***** Given entries

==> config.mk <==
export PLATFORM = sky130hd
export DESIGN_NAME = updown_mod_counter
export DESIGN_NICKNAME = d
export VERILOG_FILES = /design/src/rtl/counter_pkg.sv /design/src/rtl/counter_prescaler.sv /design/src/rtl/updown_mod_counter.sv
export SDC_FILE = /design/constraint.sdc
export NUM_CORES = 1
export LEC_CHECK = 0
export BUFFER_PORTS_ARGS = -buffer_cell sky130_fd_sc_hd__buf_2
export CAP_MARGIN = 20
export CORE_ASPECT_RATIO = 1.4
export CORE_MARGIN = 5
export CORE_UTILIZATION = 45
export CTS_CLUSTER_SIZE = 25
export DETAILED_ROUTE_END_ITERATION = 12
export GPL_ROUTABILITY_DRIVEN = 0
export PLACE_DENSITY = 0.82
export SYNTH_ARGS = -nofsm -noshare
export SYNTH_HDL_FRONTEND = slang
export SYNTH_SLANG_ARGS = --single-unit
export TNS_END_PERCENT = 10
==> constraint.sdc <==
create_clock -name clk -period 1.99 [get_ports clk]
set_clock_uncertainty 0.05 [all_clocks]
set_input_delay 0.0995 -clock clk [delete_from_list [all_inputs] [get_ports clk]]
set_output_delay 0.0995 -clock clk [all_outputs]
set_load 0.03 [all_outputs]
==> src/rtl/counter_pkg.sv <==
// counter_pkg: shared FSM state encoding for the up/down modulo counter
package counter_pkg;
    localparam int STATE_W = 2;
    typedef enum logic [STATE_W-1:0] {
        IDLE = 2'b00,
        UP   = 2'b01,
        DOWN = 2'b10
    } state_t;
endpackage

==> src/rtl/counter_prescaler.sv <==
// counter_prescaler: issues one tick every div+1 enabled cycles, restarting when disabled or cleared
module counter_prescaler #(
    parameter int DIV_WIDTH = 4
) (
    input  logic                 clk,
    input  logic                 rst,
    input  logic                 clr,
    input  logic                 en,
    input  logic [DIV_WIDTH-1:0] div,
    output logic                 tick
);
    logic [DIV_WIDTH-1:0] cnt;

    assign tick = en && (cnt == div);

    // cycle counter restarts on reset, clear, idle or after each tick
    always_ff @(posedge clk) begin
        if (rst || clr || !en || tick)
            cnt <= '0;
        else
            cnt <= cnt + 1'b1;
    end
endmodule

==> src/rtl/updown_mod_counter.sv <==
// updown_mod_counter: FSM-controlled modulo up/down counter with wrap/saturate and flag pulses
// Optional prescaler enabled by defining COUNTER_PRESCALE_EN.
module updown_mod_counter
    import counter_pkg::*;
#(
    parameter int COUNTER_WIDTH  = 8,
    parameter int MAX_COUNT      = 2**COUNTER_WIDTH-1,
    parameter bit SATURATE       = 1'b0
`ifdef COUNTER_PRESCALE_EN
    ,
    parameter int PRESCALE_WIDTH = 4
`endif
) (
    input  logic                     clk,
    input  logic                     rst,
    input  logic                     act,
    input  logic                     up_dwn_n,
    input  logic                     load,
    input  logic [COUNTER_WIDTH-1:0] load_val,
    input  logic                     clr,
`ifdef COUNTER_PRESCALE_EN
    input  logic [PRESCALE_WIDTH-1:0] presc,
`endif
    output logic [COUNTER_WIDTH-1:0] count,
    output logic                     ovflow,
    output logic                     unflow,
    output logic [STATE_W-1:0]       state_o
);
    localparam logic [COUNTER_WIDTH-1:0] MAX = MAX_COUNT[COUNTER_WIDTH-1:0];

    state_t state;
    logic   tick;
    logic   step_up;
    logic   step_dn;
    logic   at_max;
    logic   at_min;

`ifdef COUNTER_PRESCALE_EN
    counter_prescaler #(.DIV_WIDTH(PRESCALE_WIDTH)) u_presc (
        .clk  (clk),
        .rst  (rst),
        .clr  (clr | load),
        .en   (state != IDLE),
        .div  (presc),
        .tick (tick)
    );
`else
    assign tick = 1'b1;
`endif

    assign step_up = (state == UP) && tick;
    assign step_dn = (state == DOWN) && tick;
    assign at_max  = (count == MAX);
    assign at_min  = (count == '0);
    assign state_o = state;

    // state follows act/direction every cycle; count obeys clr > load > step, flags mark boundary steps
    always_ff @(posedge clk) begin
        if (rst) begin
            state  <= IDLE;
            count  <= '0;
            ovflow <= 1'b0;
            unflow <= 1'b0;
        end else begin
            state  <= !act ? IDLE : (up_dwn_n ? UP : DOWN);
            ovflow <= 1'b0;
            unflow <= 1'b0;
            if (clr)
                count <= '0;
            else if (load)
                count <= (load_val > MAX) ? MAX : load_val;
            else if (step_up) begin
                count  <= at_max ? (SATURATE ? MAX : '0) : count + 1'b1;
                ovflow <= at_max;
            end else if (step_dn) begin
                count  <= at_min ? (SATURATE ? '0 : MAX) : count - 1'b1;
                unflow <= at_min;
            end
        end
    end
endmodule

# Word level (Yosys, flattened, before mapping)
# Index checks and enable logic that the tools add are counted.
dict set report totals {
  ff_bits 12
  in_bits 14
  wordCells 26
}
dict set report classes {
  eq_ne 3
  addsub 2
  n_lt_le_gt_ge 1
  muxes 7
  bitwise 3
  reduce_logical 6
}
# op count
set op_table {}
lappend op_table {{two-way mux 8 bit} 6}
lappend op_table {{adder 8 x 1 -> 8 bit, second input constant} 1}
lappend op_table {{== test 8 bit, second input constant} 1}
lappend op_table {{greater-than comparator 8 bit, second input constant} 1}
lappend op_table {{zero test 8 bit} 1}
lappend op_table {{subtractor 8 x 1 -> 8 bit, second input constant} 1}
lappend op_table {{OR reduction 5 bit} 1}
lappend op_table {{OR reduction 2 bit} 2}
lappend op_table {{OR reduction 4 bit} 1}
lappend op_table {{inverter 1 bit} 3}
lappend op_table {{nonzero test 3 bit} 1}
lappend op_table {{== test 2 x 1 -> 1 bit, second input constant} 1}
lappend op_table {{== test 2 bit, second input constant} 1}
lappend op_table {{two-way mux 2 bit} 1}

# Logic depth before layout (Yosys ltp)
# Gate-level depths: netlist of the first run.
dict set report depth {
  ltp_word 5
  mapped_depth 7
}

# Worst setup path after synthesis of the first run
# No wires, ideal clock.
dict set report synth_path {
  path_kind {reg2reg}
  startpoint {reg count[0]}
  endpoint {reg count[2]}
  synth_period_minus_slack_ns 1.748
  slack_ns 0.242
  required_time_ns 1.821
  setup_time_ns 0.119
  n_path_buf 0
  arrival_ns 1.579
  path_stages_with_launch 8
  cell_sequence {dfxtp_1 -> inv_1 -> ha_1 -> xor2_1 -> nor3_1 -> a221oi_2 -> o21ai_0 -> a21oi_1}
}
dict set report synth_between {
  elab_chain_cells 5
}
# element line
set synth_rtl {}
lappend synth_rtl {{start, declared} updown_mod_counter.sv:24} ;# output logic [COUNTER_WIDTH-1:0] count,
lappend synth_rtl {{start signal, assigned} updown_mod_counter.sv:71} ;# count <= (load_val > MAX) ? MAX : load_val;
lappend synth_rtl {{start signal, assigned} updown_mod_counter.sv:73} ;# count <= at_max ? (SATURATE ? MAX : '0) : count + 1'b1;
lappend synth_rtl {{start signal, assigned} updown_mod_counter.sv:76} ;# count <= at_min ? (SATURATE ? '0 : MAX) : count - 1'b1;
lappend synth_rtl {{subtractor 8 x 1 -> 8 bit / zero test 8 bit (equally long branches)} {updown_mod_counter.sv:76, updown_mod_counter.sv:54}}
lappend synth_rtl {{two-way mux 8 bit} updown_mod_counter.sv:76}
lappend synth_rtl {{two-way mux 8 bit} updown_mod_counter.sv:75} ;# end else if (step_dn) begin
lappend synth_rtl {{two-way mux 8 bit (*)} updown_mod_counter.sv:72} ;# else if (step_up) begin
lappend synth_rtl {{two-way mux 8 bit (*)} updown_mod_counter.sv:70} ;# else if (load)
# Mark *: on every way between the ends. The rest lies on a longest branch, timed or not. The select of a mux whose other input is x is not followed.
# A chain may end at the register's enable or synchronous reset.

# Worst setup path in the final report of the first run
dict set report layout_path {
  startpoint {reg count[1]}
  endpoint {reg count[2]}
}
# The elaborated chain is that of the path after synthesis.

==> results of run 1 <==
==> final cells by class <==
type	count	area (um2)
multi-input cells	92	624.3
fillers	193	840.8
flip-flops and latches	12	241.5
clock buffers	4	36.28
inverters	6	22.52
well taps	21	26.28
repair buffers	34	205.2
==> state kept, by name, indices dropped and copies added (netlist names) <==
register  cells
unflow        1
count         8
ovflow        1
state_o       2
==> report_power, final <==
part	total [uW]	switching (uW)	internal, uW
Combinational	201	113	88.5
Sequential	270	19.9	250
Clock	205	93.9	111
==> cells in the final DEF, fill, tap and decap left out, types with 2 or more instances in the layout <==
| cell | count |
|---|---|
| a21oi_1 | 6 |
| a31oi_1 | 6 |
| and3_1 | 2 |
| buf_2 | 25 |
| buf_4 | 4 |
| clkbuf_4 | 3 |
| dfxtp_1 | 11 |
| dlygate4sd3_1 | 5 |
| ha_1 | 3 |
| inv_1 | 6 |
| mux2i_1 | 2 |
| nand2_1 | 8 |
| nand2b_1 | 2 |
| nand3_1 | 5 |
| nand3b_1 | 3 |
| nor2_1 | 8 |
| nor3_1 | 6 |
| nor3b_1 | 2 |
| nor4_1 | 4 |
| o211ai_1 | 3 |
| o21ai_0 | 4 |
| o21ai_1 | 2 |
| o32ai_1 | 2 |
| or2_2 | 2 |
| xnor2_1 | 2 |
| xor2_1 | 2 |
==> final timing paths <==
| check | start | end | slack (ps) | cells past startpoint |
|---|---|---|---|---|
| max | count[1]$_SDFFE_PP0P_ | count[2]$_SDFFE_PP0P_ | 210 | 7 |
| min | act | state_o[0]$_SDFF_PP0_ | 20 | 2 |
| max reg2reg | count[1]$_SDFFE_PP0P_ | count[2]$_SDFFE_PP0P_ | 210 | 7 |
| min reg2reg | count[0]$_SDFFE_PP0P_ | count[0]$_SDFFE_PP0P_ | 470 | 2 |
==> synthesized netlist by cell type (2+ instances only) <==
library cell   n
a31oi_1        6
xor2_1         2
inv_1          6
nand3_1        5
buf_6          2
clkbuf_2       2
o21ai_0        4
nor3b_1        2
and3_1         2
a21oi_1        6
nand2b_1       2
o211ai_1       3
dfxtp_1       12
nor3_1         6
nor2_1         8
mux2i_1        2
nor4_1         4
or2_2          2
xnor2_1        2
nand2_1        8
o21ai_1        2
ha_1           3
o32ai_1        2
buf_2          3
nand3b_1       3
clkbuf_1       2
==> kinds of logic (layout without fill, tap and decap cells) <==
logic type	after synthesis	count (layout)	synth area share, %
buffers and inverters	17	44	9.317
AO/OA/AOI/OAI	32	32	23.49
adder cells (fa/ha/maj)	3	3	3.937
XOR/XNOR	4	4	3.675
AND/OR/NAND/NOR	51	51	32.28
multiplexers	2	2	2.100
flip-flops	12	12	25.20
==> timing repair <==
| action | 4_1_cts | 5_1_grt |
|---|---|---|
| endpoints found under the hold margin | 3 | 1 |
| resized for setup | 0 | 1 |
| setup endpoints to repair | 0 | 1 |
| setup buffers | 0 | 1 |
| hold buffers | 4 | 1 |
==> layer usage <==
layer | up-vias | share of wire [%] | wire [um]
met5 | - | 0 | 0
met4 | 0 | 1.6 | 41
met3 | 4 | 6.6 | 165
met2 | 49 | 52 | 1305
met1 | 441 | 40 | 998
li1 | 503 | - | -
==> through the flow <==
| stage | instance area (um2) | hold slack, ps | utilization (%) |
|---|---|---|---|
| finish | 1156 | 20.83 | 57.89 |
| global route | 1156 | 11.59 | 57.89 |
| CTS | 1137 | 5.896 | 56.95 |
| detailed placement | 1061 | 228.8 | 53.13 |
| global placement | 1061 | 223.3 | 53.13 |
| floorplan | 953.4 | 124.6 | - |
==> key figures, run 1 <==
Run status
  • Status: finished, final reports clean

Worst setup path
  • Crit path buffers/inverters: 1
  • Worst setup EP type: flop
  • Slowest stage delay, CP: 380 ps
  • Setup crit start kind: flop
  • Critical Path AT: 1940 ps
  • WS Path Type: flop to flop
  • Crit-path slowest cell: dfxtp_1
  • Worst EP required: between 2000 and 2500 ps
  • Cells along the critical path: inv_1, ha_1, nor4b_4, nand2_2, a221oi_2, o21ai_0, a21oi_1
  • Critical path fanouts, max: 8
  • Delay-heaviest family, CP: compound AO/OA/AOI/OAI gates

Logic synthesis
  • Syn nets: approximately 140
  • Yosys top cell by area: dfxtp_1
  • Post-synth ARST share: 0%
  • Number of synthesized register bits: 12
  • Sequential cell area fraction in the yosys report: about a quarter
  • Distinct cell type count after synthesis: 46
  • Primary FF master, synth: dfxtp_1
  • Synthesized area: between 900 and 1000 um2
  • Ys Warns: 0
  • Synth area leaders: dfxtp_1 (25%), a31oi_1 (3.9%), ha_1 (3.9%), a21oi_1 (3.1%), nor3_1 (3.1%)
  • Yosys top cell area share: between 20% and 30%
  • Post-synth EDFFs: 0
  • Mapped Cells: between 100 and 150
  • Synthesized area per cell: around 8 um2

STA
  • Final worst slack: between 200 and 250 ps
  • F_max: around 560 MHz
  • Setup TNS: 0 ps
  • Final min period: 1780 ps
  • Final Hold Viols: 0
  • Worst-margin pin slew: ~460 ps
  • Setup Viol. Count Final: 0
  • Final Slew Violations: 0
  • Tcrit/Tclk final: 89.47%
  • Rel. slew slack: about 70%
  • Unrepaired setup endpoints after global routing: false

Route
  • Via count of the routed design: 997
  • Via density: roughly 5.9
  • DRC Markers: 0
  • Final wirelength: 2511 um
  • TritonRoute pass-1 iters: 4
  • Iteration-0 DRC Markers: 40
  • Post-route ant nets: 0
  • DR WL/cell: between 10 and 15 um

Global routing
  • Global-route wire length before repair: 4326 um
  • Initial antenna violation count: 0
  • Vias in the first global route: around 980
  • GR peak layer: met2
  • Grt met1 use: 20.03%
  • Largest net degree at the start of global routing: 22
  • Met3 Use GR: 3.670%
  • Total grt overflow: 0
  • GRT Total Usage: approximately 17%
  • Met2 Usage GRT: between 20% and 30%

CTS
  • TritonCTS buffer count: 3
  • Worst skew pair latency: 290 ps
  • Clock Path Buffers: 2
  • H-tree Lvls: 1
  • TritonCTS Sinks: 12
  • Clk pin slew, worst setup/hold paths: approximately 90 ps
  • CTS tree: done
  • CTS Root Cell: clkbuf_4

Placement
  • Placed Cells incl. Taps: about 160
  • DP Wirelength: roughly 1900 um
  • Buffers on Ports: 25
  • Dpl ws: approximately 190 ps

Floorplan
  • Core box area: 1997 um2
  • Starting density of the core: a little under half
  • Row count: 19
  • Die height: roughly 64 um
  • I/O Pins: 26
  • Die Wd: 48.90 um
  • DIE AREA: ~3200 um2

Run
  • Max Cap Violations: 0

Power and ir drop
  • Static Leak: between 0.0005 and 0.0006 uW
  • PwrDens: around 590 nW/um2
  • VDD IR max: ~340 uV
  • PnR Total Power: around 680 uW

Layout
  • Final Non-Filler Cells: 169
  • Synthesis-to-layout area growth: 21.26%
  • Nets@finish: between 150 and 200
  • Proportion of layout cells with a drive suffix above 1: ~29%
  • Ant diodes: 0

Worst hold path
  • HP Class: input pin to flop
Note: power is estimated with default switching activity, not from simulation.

**********

## Problem to solve:
Set down, from the entries above, exactly the lines from the one with "delay, CP: 380 ps" up to and including the one with "Logic synthesis", and no other lines.

## Expected answer:
  • Slowest stage delay, CP: 380 ps
  • Setup crit start kind: flop
  • Critical Path AT: 1940 ps
  • WS Path Type: flop to flop
  • Crit-path slowest cell: dfxtp_1
  • Worst EP required: between 2000 and 2500 ps
  • Cells along the critical path: inv_1, ha_1, nor4b_4, nand2_2, a221oi_2, o21ai_0, a21oi_1
  • Critical path fanouts, max: 8
  • Delay-heaviest family, CP: compound AO/OA/AOI/OAI gates

Logic synthesis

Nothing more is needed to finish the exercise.